I think now, too, of all the Latinx people stuck in holding facilities at the border and how quickly the virus would spread in those conditions. There are so many stories that will not be told with this virus, because there will not be people to tell them. But the Diamond Princess cruise ship off the coast of California gets press.

Italy now has a 6% death rate, not because of the virus per se, but because healthcare systems are too overwhelmed and people are dying in the halls. 

UNCA is going to extend its spring break another week, then go to online classes for a period of time until early April. the campus is still expected to operate but students are encouraged to not come back, to shelter-in-place wherever they are. This will be hard for some. A lot of students don't have other places to go. I'm so glad they're extending break another week. It will give people (professors and staff helping them ) time to plan what they're going to do. 
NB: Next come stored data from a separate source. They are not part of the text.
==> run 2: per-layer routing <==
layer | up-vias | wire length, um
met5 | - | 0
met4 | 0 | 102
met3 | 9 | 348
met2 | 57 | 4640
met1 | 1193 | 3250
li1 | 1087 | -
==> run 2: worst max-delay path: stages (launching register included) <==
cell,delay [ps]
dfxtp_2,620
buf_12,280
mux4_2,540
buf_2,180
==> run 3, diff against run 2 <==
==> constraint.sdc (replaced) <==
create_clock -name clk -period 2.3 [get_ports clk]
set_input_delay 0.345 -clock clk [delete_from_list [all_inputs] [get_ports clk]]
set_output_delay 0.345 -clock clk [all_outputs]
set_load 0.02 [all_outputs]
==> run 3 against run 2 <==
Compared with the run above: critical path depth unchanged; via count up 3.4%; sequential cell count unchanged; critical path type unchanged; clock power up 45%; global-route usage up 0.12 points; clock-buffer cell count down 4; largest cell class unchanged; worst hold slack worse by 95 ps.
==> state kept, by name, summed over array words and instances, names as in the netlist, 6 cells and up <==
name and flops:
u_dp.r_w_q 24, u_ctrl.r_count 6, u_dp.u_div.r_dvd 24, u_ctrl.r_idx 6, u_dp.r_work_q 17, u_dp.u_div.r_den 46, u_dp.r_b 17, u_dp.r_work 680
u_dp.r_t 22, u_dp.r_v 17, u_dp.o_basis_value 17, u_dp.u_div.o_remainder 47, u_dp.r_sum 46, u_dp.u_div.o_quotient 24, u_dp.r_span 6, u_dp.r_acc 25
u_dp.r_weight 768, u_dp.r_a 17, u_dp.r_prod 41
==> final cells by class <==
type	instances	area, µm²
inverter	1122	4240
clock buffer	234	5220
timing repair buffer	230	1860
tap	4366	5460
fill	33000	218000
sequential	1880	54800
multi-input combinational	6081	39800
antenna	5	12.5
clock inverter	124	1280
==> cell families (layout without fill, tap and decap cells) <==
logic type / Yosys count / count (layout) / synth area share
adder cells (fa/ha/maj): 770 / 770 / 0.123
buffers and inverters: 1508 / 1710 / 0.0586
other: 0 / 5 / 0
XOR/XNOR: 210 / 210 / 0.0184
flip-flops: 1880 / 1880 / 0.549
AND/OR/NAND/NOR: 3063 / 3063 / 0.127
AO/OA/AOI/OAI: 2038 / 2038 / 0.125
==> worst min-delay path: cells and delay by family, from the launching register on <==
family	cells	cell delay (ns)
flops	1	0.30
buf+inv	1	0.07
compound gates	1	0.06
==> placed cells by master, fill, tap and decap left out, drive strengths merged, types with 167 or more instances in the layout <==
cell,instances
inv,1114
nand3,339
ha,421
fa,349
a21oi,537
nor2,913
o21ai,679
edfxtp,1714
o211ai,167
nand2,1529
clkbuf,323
File: config.mk
export PLATFORM = sky130hd
export DESIGN_NAME = uart_dual_ring_buffer_top_flat
export DESIGN_NICKNAME = d
export VERILOG_FILES = /design/src/rtl/core/udrb_pkg.sv /design/src/rtl/core/udrb_in_if.sv /design/src/rtl/core/udrb_out_if.sv /design/src/rtl/core/uart_dual_ring_buffer_top.sv /design/src/rtl/core/udrb_ram.sv /design/src/flat_wrapper.sv
export SDC_FILE = /design/constraint.sdc
export NUM_CORES = 1
export LEC_CHECK = 0
export ABC_AREA = 0
export BUFFER_PORTS_ARGS = -buffer_cell sky130_fd_sc_hd__buf_2
export CAP_MARGIN = 10
export CORE_MARGIN = 2
export CORE_UTILIZATION = 35
export CTS_CLUSTER_DIAMETER = 50
export CTS_CLUSTER_SIZE = 10
export DETAILED_ROUTE_END_ITERATION = 7
export SYNTH_ARGS = -nofsm -noshare
export SYNTH_HDL_FRONTEND = slang
export SYNTH_HIERARCHICAL = 1
export SYNTH_SLANG_ARGS = --single-unit
export TNS_END_PERCENT = 100
File: constraint.sdc
create_clock -name clk_i -period 3.6 [get_ports clk_i]
set_input_delay 0.72 -clock clk_i [delete_from_list [all_inputs] [get_ports clk_i]]
set_output_delay 0.72 -clock clk_i [all_outputs]
set_load 0.01 [all_outputs]
File: src/rtl/core/udrb_pkg.sv
// Shared types and op codes for the dual UART ring buffer.
package udrb_pkg;

  localparam int unsigned ByteW  = 8;
  localparam int unsigned LevelW = 7;

  typedef enum logic [1:0] {
    OP_LINE_RX  = 2'd0,
    OP_TX_READY = 2'd1,
    OP_SW_PUSH  = 2'd2,
    OP_SW_READ  = 2'd3
  } op_e;

  typedef struct packed {
    op_e              op;
    logic [ByteW-1:0] data_byte;
    logic             last_of_block;
  } in_item_t;

  typedef struct packed {
    logic              tx_valid;
    logic [ByteW-1:0]  tx_byte;
    logic              read_valid;
    logic [ByteW-1:0]  read_byte;
    logic [LevelW-1:0] rx_level;
    logic [LevelW-1:0] tx_level;
    logic              tx_active;
    logic              rx_overwrote;
    logic              push_dropped;
  } out_item_t;

  // Result fields known at issue; the bytes arrive later from the registered read ports of the rings.
  typedef struct packed {
    logic              tx_valid;
    logic              read_valid;
    logic [LevelW-1:0] rx_level;
    logic [LevelW-1:0] tx_level;
    logic              tx_active;
    logic              rx_overwrote;
    logic              push_dropped;
  } issue_t;

endpackage

File: src/rtl/core/udrb_in_if.sv
// Valid/ready channel that carries input items.
interface udrb_in_if
  import udrb_pkg::*;
();
  logic     valid;
  logic     ready;
  in_item_t data;

  modport source (output valid, output data, input ready);
  modport sink (input valid, input data, output ready);
endinterface

File: src/rtl/core/udrb_out_if.sv
// Valid/ready channel that carries result items.
interface udrb_out_if
  import udrb_pkg::*;
();
  logic      valid;
  logic      ready;
  out_item_t data;

  modport source (output valid, output data, input ready);
  modport sink (input valid, input data, output ready);
endinterface

File: src/rtl/core/uart_dual_ring_buffer_top.sv
// Dual UART byte rings: receive ring overwrites oldest, transmit ring drops when full.
// A result goes through the issue and output registers after its item is accepted.
// Throughput: one item per cycle while the result side is not stalled;
// pointers update at acceptance and the ring byte comes from each RAM's
// registered read port. Reset clears heads, counts, the drain flag and the
// pipeline valids; ring contents are not cleared and need no clearing pass.
module uart_dual_ring_buffer_top
  import udrb_pkg::*;
#(
  parameter int unsigned RX_DEPTH = 64,
  parameter int unsigned TX_DEPTH = 64
) (
  input  logic       clk_i,
  input  logic       rst_ni,
  udrb_in_if.sink    item_i,
  udrb_out_if.source result_o
);

  localparam int unsigned RxAw = $clog2(RX_DEPTH);
  localparam int unsigned TxAw = $clog2(TX_DEPTH);
  localparam int unsigned RxCw = $clog2(RX_DEPTH + 1);
  localparam int unsigned TxCw = $clog2(TX_DEPTH + 1);
  localparam logic [RxCw-1:0] RxFull = RxCw'(RX_DEPTH);
  localparam logic [TxCw-1:0] TxFull = TxCw'(TX_DEPTH);
  localparam logic [RxAw-1:0] RxLast = RxAw'(RX_DEPTH - 1);
  localparam logic [TxAw-1:0] TxLast = TxAw'(TX_DEPTH - 1);
  localparam logic [RxAw:0]   RxDep1 = (RxAw + 1)'(RX_DEPTH);
  localparam logic [TxAw:0]   TxDep1 = (TxAw + 1)'(TX_DEPTH);

  logic [RxAw-1:0] rx_head_q, rx_head_d;
  logic [RxCw-1:0] rx_cnt_q, rx_cnt_d;
  logic [TxAw-1:0] tx_head_q, tx_head_d;
  logic [TxCw-1:0] tx_cnt_q, tx_cnt_d;
  logic            drain_q, drain_d;
  logic            s1_valid_q, s1_valid_d;
  issue_t          s1_q, s1_d;
  logic            out_valid_q, out_valid_d;
  out_item_t       out_q, out_d;

  logic            in_fire, out_free;
  logic [RxAw:0]   rx_sum;
  logic [TxAw:0]   tx_sum;
  logic [RxAw-1:0] rx_tail, rx_head_inc;
  logic [TxAw-1:0] tx_tail, tx_head_inc;
  logic            rx_we, rx_re, tx_we, tx_re;
  logic [ByteW-1:0] rx_rdata, tx_rdata;

  assign out_free     = !out_valid_q || result_o.ready;
  assign item_i.ready = !s1_valid_q || out_free;
  assign in_fire      = item_i.valid && item_i.ready;

  // Tail slot is head plus count, wrapped once.
  assign rx_sum      = {1'b0, rx_head_q} + (RxAw + 1)'(rx_cnt_q);
  assign rx_tail     = (rx_sum >= RxDep1) ? RxAw'(rx_sum - RxDep1) : RxAw'(rx_sum);
  assign tx_sum      = {1'b0, tx_head_q} + (TxAw + 1)'(tx_cnt_q);
  assign tx_tail     = (tx_sum >= TxDep1) ? TxAw'(tx_sum - TxDep1) : TxAw'(tx_sum);
  assign rx_head_inc = (rx_head_q == RxLast) ? '0 : rx_head_q + 1'b1;
  assign tx_head_inc = (tx_head_q == TxLast) ? '0 : tx_head_q + 1'b1;

  always_comb begin
    rx_head_d = rx_head_q;
    rx_cnt_d  = rx_cnt_q;
    tx_head_d = tx_head_q;
    tx_cnt_d  = tx_cnt_q;
    drain_d   = drain_q;
    rx_we     = 1'b0;
    rx_re     = 1'b0;
    tx_we     = 1'b0;
    tx_re     = 1'b0;
    s1_d      = '0;

    if (in_fire) begin
      unique case (item_i.data.op)
        OP_LINE_RX: begin
          rx_we = 1'b1;
          if (rx_cnt_q == RxFull) begin
            rx_head_d         = rx_head_inc;
            s1_d.rx_overwrote = 1'b1;
          end else begin
            rx_cnt_d = rx_cnt_q + 1'b1;
          end
        end
        OP_TX_READY: begin
          if (tx_cnt_q != '0) begin
            tx_re         = 1'b1;
            s1_d.tx_valid = 1'b1;
            tx_cnt_d      = tx_cnt_q - 1'b1;
            tx_head_d     = tx_head_inc;
          end else begin
            drain_d = 1'b0;
          end
        end
        OP_SW_PUSH: begin
          if (tx_cnt_q == TxFull) begin
            s1_d.push_dropped = 1'b1;
          end else begin
            tx_we    = 1'b1;
            tx_cnt_d = tx_cnt_q + 1'b1;
            drain_d  = 1'b1;
          end
        end
        OP_SW_READ: begin
          if (rx_cnt_q != '0) begin
            rx_re           = 1'b1;
            s1_d.read_valid = 1'b1;
            rx_cnt_d        = rx_cnt_q - 1'b1;
            rx_head_d       = rx_head_inc;
          end
        end
        default: ;
      endcase
    end

    s1_d.rx_level  = LevelW'(rx_cnt_d);
    s1_d.tx_level  = LevelW'(tx_cnt_d);
    s1_d.tx_active = drain_d;
  end

  // Advance the issue stage into the output register when the output frees up.
  always_comb begin
    s1_valid_d  = s1_valid_q;
    out_valid_d = out_valid_q;
    if (item_i.ready) begin
      s1_valid_d = in_fire;
    end
    if (out_free) begin
      out_valid_d = s1_valid_q;
    end

    out_d.tx_valid     = s1_q.tx_valid;
    out_d.tx_byte      = s1_q.tx_valid ? tx_rdata : '0;
    out_d.read_valid   = s1_q.read_valid;
    out_d.read_byte    = s1_q.read_valid ? rx_rdata : '0;
    out_d.rx_level     = s1_q.rx_level;
    out_d.tx_level     = s1_q.tx_level;
    out_d.tx_active    = s1_q.tx_active;
    out_d.rx_overwrote = s1_q.rx_overwrote;
    out_d.push_dropped = s1_q.push_dropped;
  end

  always_ff @(posedge clk_i or negedge rst_ni) begin
    if (!rst_ni) begin
      rx_head_q   <= '0;
      rx_cnt_q    <= '0;
      tx_head_q   <= '0;
      tx_cnt_q    <= '0;
      drain_q     <= 1'b0;
      s1_valid_q  <= 1'b0;
      out_valid_q <= 1'b0;
    end else begin
      rx_head_q   <= rx_head_d;
      rx_cnt_q    <= rx_cnt_d;
      tx_head_q   <= tx_head_d;
      tx_cnt_q    <= tx_cnt_d;
      drain_q     <= drain_d;
      s1_valid_q  <= s1_valid_d;
      out_valid_q <= out_valid_d;
    end
  end

  always_ff @(posedge clk_i) begin
    if (in_fire) begin
      s1_q <= s1_d;
    end
    if (out_free && s1_valid_q) begin
      out_q <= out_d;
    end
  end

  udrb_ram #(
    .WIDTH (ByteW),
    .DEPTH (RX_DEPTH)
  ) u_rx_ram (
    .clk_i   (clk_i),
    .we_i    (rx_we),
    .waddr_i (rx_tail),
    .wdata_i (item_i.data.data_byte),
    .re_i    (rx_re),
    .raddr_i (rx_head_q),
    .rdata_o (rx_rdata)
  );

  udrb_ram #(
    .WIDTH (ByteW),
    .DEPTH (TX_DEPTH)
  ) u_tx_ram (
    .clk_i   (clk_i),
    .we_i    (tx_we),
    .waddr_i (tx_tail),
    .wdata_i (item_i.data.data_byte),
    .re_i    (tx_re),
    .raddr_i (tx_head_q),
    .rdata_o (tx_rdata)
  );

  assign result_o.valid = out_valid_q;
  assign result_o.data  = out_q;

endmodule

File: src/rtl/core/udrb_ram.sv
// Generic single-write, single-read RAM with registered read data.
module udrb_ram #(
  parameter int unsigned WIDTH = 8,
  parameter int unsigned DEPTH = 64
) (
  input  logic                     clk_i,
  input  logic                     we_i,
  input  logic [$clog2(DEPTH)-1:0] waddr_i,
  input  logic [WIDTH-1:0]         wdata_i,
  input  logic                     re_i,
  input  logic [$clog2(DEPTH)-1:0] raddr_i,
  output logic [WIDTH-1:0]         rdata_o
);

  logic [WIDTH-1:0] mem_q [DEPTH];
  logic [WIDTH-1:0] rdata_q;

  always_ff @(posedge clk_i) begin
    if (we_i) begin
      mem_q[waddr_i] <= wdata_i;
    end
    if (re_i) begin
      rdata_q <= mem_q[raddr_i];
    end
  end

  assign rdata_o = rdata_q;

endmodule

File: src/flat_wrapper.sv
// flat-port wrapper written by rule: the top's interface ports become plain ports
module uart_dual_ring_buffer_top_flat import udrb_pkg::*;
#(
  parameter int unsigned RX_DEPTH = 64,
  parameter int unsigned TX_DEPTH = 64
)
  (clk_i, rst_ni, item_i_valid, item_i_data, item_i_ready, result_o_valid, result_o_data, result_o_ready);
  udrb_in_if item_i_i ();
  udrb_out_if result_o_i ();
  input  logic clk_i;
  input  logic rst_ni;
  input wire logic [$bits(item_i_i.valid)-1:0] item_i_valid;
  input wire logic [$bits(item_i_i.data)-1:0] item_i_data;
  output wire logic [$bits(item_i_i.ready)-1:0] item_i_ready;
  output wire logic [$bits(result_o_i.valid)-1:0] result_o_valid;
  output wire logic [$bits(result_o_i.data)-1:0] result_o_data;
  input wire logic [$bits(result_o_i.ready)-1:0] result_o_ready;
  assign item_i_i.valid = item_i_valid;
  assign item_i_i.data = item_i_data;
  assign item_i_ready = item_i_i.ready;
  assign result_o_valid = result_o_i.valid;
  assign result_o_data = result_o_i.data;
  assign result_o_i.ready = result_o_ready;
  uart_dual_ring_buffer_top #(.RX_DEPTH(RX_DEPTH), .TX_DEPTH(TX_DEPTH)) u_core (.clk_i(clk_i), .rst_ni(rst_ni), .item_i(item_i_i), .result_o(result_o_i));
endmodule
Word level (Yosys, flattened, before mapping). Memory sizes are Yosys's and may differ from the RTL's. A register that Yosys moved wholly into a read port is not among the register bits. Cells that the tools add are included.

Bits in registers: 83. Bits in writable memories: 1024. Output and inout bits: 37. Memories: 2.

Memories: u_core.u_rx_ram.mem_q (words 64, width 8, read ports 1, clocked after Yosys merged registers in 1, wr ports 1, RTL line udrb_ram.sv:15) `logic [WIDTH-1:0] mem_q [DEPTH];`; u_core.u_tx_ram.mem_q (words 64, width 8, read ports 1, clocked after Yosys merged registers in 1, wr ports 1, RTL line udrb_ram.sv:15).

Add/sub/neg operators: 10. Order comparisons: 2. Eq/ne operators: 9. Multiplexer cells: 36. Reduce and logical (&&, ||, !) cells: 12.

Operators by type and width (count): 7-bit 2-to-1 mux (6); 6-bit 2-to-1 mux (6); 7-bit case mux with 2 select lines (2); 1-bit 2-to-1 mux (20); 6-bit by 7-bit adder with 7-bit output (2); 7-bit by 1-bit adder with 7-bit output, second input constant (2); 7-bit equality test, second input constant (2); 7-bit greater-or-equal comparator, second input constant (2); 7-bit nonzero test (2); 7-bit by 1-bit subtractor with 7-bit output, second input constant (2); 6-bit by 1-bit adder with 6-bit output, second input constant (2); 6-bit equality test, second input constant (2); 6-bit case mux with 2 select lines (1); 6-bit by 1-bit subtractor with 6-bit output, second input constant (2); 2-bit equality test, second input constant (2); 2-bit by 1-bit != test with 1-bit output, second input constant (2); 4-bit AND reduction (1); 3-bit AND reduction (1); 2-bit by 1-bit equality test with 1-bit output, second input constant (1); 1-bit logical AND (2); 1-bit logical NOT (2); 2-bit logical NOT (1); 1-bit logical OR (2); 1-bit case mux with 2 select lines (1); 2-bit nonzero test (1).

Logic depth before layout (Yosys ltp). Gate-level depths: netlist of run 1.

Depth in word-level cells: 7. Gate-level depth with buffers: 10. Gate-level depth less buffers: 9.

Cells and area by module. The synthesis of run 1 kept the hierarchy.

Modules (own cells, without submodules): udrb_ram (times used 2, cells an instance 940, area each 20246.9 µm², sequential area each 15615.0 µm²); uart_dual_ring_buffer_top (times used 1, cells an instance 330, area each 4016.4 µm², sequential area each 2347.3 µm²).

Least setup slack after synthesis of run 1. OpenSTA, ideal clock, no wires.

Kind: flip-flop to flip-flop. Start: register u_core.tx_head_q[1]. End: memory u_core.u_tx_ram.mem_q[48][0], enable pin. Library setup time: 383 ps. Arrival: 2591 ps. Data required time: 3217 ps. Setup slack: 626 ps. Cell stages (with the launch flop): 10. Buffers on the path: 0. Clock period less this slack: 2974 ps. Path through: dfrtp_1 > ha_1 > a21o_1 > a21oi_1 > o21bai_1 > a21oi_1 > xnor2_1 > nor2b_1 > nand4b_1 > nor3_1.

Word-level cells in the longest chain between the ends: 3. Elaborated cells on any way between the ends: 4. Those cells by class: add/sub (2); order compare (1); mux (1).

Ends and longest elaborated chain: from (decl) (RTL line uart_dual_ring_buffer_top.sv:32) `logic [TxAw-1:0] tx_head_q, tx_head_d;`; from (signal assigned) (RTL line uart_dual_ring_buffer_top.sv:153) `tx_head_q <= tx_head_d;`; 6-bit by 7-bit adder with 7-bit output (*) (RTL line uart_dual_ring_buffer_top.sv:55) `assign tx_sum = {1'b0, tx_head_q} + (TxAw + 1)'(tx_cnt_q);`; net u_core.tx_sum[5] (RTL line uart_dual_ring_buffer_top.sv:42) `logic [TxAw:0] tx_sum;`; 6-bit by 1-bit subtractor with 6-bit output / 7-bit greater-or-equal comparator (equally long branches) (RTL line uart_dual_ring_buffer_top.sv:56) `assign tx_tail = (tx_sum >= TxDep1) ? TxAw'(tx_sum - TxDep1) : TxAw'(tx_sum);`; 6-bit 2-to-1 mux (*) (RTL line uart_dual_ring_buffer_top.sv:56); to (decl) (RTL line udrb_ram.sv:15).

The timed path passes the listed nets; every way through them passes the cells marked *.

Worst setup path in the final report of run 1.
Start: register u_core.tx_cnt_q[0]. End: memory u_core.u_tx_ram.mem_q[21][0], enable pin.

Word-level cells in the longest chain between the ends: 6. Elaborated cells on any way between the ends: 10. Those cells by class: add/sub (2); order compare (1); eq/ne (1); mux (6).

Ends and longest elaborated chain: from (decl) (RTL line uart_dual_ring_buffer_top.sv:33) `logic [TxCw-1:0] tx_cnt_q, tx_cnt_d;`; from (signal assigned) (RTL line uart_dual_ring_buffer_top.sv:154) `tx_cnt_q <= tx_cnt_d;`; 7-bit equality test (RTL line uart_dual_ring_buffer_top.sv:94) `if (tx_cnt_q == TxFull) begin`; 1-bit 2-to-1 mux (RTL line uart_dual_ring_buffer_top.sv:94); 1-bit 2-to-1 mux (RTL line uart_dual_ring_buffer_top.sv:73) `unique case (item_i.data.op)`; 1-bit 2-to-1 mux (RTL line uart_dual_ring_buffer_top.sv:72) `if (in_fire) begin`; net u_core.tx_we (RTL line uart_dual_ring_buffer_top.sv:45) `logic rx_we, rx_re, tx_we, tx_re;`; 1-bit 2-to-1 mux (RTL line udrb_ram.sv:19) `if (we_i) begin`; 1-bit 2-to-1 mux (not written as such) (RTL line udrb_ram.sv:20) `mem_q[waddr_i] <= wdata_i;`.

The timed path passes the listed nets, and every way through them passes these cells.

==> metrics.txt, run 1 <==
run status finished, final reports clean; Layout area overhead 15.84%; post-CTS setup buffers 0; Sw Ratio 0.2912; CTS Buf Count 134; placed cells 3988; skew final 13.03 ps; Syn Std Cell Area 44510 µm²; Comb pwr share 0.269; Total Wirelength 99370 µm; drc violations 0; placer's final routability congestion estimate 0.8563; #FFs+latches synth 1123; Sw Pwr 10830 µW; Post-synth ARST share 0.02582; Cells after Synth 2210; crit path kind reg2reg; fillers 11040; drt pass-1 iters 6; final hold vios 0; IO buf count 50; Layout Utilization 0.4096; final period utilization 0.9466; drt wl/cell 23.88 µm; Peak Freq 0.2934 GHz; antenna violations before repair 2; detailed placement HPWL 60400 µm; Antenna diodes 0; Max-Cap Viols 0; Die Area 130000 µm²; Static Leakage 0.01641 µW; post-route insts no fill 4161; Worst Tran Pin Value 1229 ps; post-route setup TNS 0 ps; P_int 26350 µW; FF-to-FF setup slack 190 ps; EDFF count, synth 1094; Critical Path AT 3860 ps; Slew headroom 0.1744; most common cell after layout, fill and taps aside edfxtp_1; grt ovf 0; CTS tree built; fin crit period 3408 ps; ANT nets after route 0; YS warnings 6; Worst Path Required 4050 ps; syn avg cell area 20.14 µm²; RSZ-0062 raised after global routing false; # setup viols final 0; vias in the first global route 23400; Vias/cell 5.356; synth unique cells 67; Core ar. 125900 µm²; Clock Sinks 1123; Seq pwr share 0.409; Ports 52; CP startpoint u_core/tx_cnt_q[0]; first-pass GRT wire length 149100 µm; worst r2r src u_core/tx_cnt_q[0]; most frequent cells in the layout 1094 x edfxtp_1, 252 x mux4_2, 188 x buf_4; Initial Util 0.3535; fin nets 2511; VDD IR-drop max 0.5123 mV; area of the multi-input gates 10170 µm²; GRT Overall Usage 0.1528; H-Tree Depth 4; Critical Path Sink Type register; clk_lat worst skew 700 ps; register area share after synthesis 0.7544; syn_nets 2247; Power Density 721.1 nW/µm²; largest net degree at the start of global routing 101; Clock Root Buffer clkbuf_16; predominant post-synthesis flop cell edfxtp_1; Max Slew Vio Count 0; Final Power 37180 µW; storage element area 33600 µm²; hold crit path type in2async; clock power share 0.322; share of layout cells above drive strength 1 0.2784; Reg clk slew, reported paths 50 ps; worst-case clock buffer depth 3; post-CTS sizing 0; crit start category register; # rows 130; die extent in x 360.6 µm; Crit Path Max Fanout 9; cts hold-fix bufs 0; 1st-iter DRT viols 2273; Die Ht 360.6 µm; Via Count 22290
==> final timing paths <==
| kind | cells past startpoint | endpoint |
|---|---|---|
| max | 11 | u_core/u_tx_ram/mem_q[21][0] |
| min | 1 | u_core/tx_cnt_q[6] |
| max reg2reg | 11 | u_core/u_tx_ram/mem_q[21][0] |
| min reg2reg | 0 | u_core/result_o.data[9] |
| max in group asynchronous | 1 | u_core/rx_head_q[1] |
| min in group clk_i | 3 | u_core/result_o.valid |
==> logic make-up (layout without fill, tap and decap cells) <==
family / after synthesis / count (layout) / share of synthesized area
xor+xnor: 14 / 14 / 0.002755
flops: 1123 / 1123 / 0.7544
simple gates: 396 / 396 / 0.04191
compound gates: 197 / 197 / 0.03233
buf+inv: 132 / 433 / 0.01709
fa+ha+maj: 22 / 22 / 0.006522
mux: 326 / 326 / 0.1450
==> registers in the layout, summed over array words and instances (netlist names) <==
name / cells
u_core/drain_q: 1
u_core/out_d: 19
u_core/result_o.data: 35
u_core/result_o.valid: 1
u_core/rx_cnt_q: 7
u_core/rx_head_q: 6
u_core/s1_valid_q: 1
u_core/tx_cnt_q: 7
u_core/tx_head_q: 6
u_core/u_rx_ram/mem_q: 512
u_core/u_rx_ram/rdata_o: 8
u_core/u_tx_ram/mem_q: 512
u_core/u_tx_ram/rdata_o: 8
==> synth_stat cells, drive strengths merged (5+ instances only) <==
master   count  area, µm²
a2111oi      5      43.79
mux2        28      319.1
nand4        9      56.30
mux2i       46      460.4
nand2       49      183.9
o22ai       21      131.4
a21oi       33      165.2
a22oi        6      45.04
nand3       36      192.7
a21o         6      45.04
ha          20      250.2
xor2         6      52.55
xnor2        8      70.07
nor4         5      31.28
o41ai        7      80.08
inv         20      77.58
nor2b       28      175.2
o2111ai      7      61.31
edfxtp    1094      32850
nand3b       8      63.81
and2        19      118.9
o221ai      18      157.7
nand2b      18      112.6
mux4       252       5675
o21ai       23      115.1
o31ai        5      51.30
nor2       184      690.7
a211oi      10      75.07
dfrtp       29      725.7
clkbuf      41      153.9
a221oi      13      113.9
o2bb2ai      7      61.31
buf         71      529.3
a31oi        9      56.30
nor3        24      120.1
and3         7      43.79
==> power by group through the flow <==
stage	Sequential, µW	Combinational [µW]	Clock, µW
after detailed placement	15500	10000	0
after global placement	15400	9850	0
after CTS	15200	10100	12300
after floorplan	15400	7270	0
final	15200	9990	12000
after global routing	15300	10700	12800
==> layer usage <==
metal,vias to the layer above,global-route usage,share of wire
met5,-,0,0.00012
met4,2,0.05193,0.025
met3,189,0.02605,0.060
met2,804,0.2528,0.49
met1,11680,0.2046,0.42
li1,9609,-,-
==> critical path: stages, from the launching register on <==
cell     delay, ps
dfrtp_1        420
buf_4          190
inv_1          100
ha_1           210
or3b_4         450
o41ai_1        630
nor2_1         250
buf_4          230
nand3_1        160
buf_4          230
nor2_1          80
buf_4          190
==> area by class of cell <==
cell class | count | area share
Clock inverter | 12 | 0.002208
Multi-Input combinational cell | 955 | 0.1973
Clock buffer | 161 | 0.07192
Sequential cell | 1123 | 0.6517
Timing Repair Buffer | 240 | 0.03533
Inverter | 20 | 0.001504
Tap cell | 1650 | 0.04004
I'm glad I'm still well and haven't caught Atticus's cold yet, and can go in to work tomorrow. Max is willing to keep A. home from school another day as his cold is still very bad. I'm worried about his cough, which is stronger than his coughs usually are.

I left work early so Max could go fishing in East Fork. It would usually be a Mamaw babysitting afternoon but we are trying to keep her away from Atticus's cold. She's planning to come out Saturday for Max's photo reception, for his and Bronwen's exhibit at the library.  I hope that, magically, no one gets sick from this event.

I tried taking Atticus out to the back yard in the beautiful weather today, but he got scared of bugs. I think parks are going to be our saving grace during this time that we can't go to our normal places (the mall, the airport, hotels, Barnes and Noble, museums, Mamaw & Uncle Brackie's house). 

It's hard to prepare for sleep at night when all these worried thoughts are here.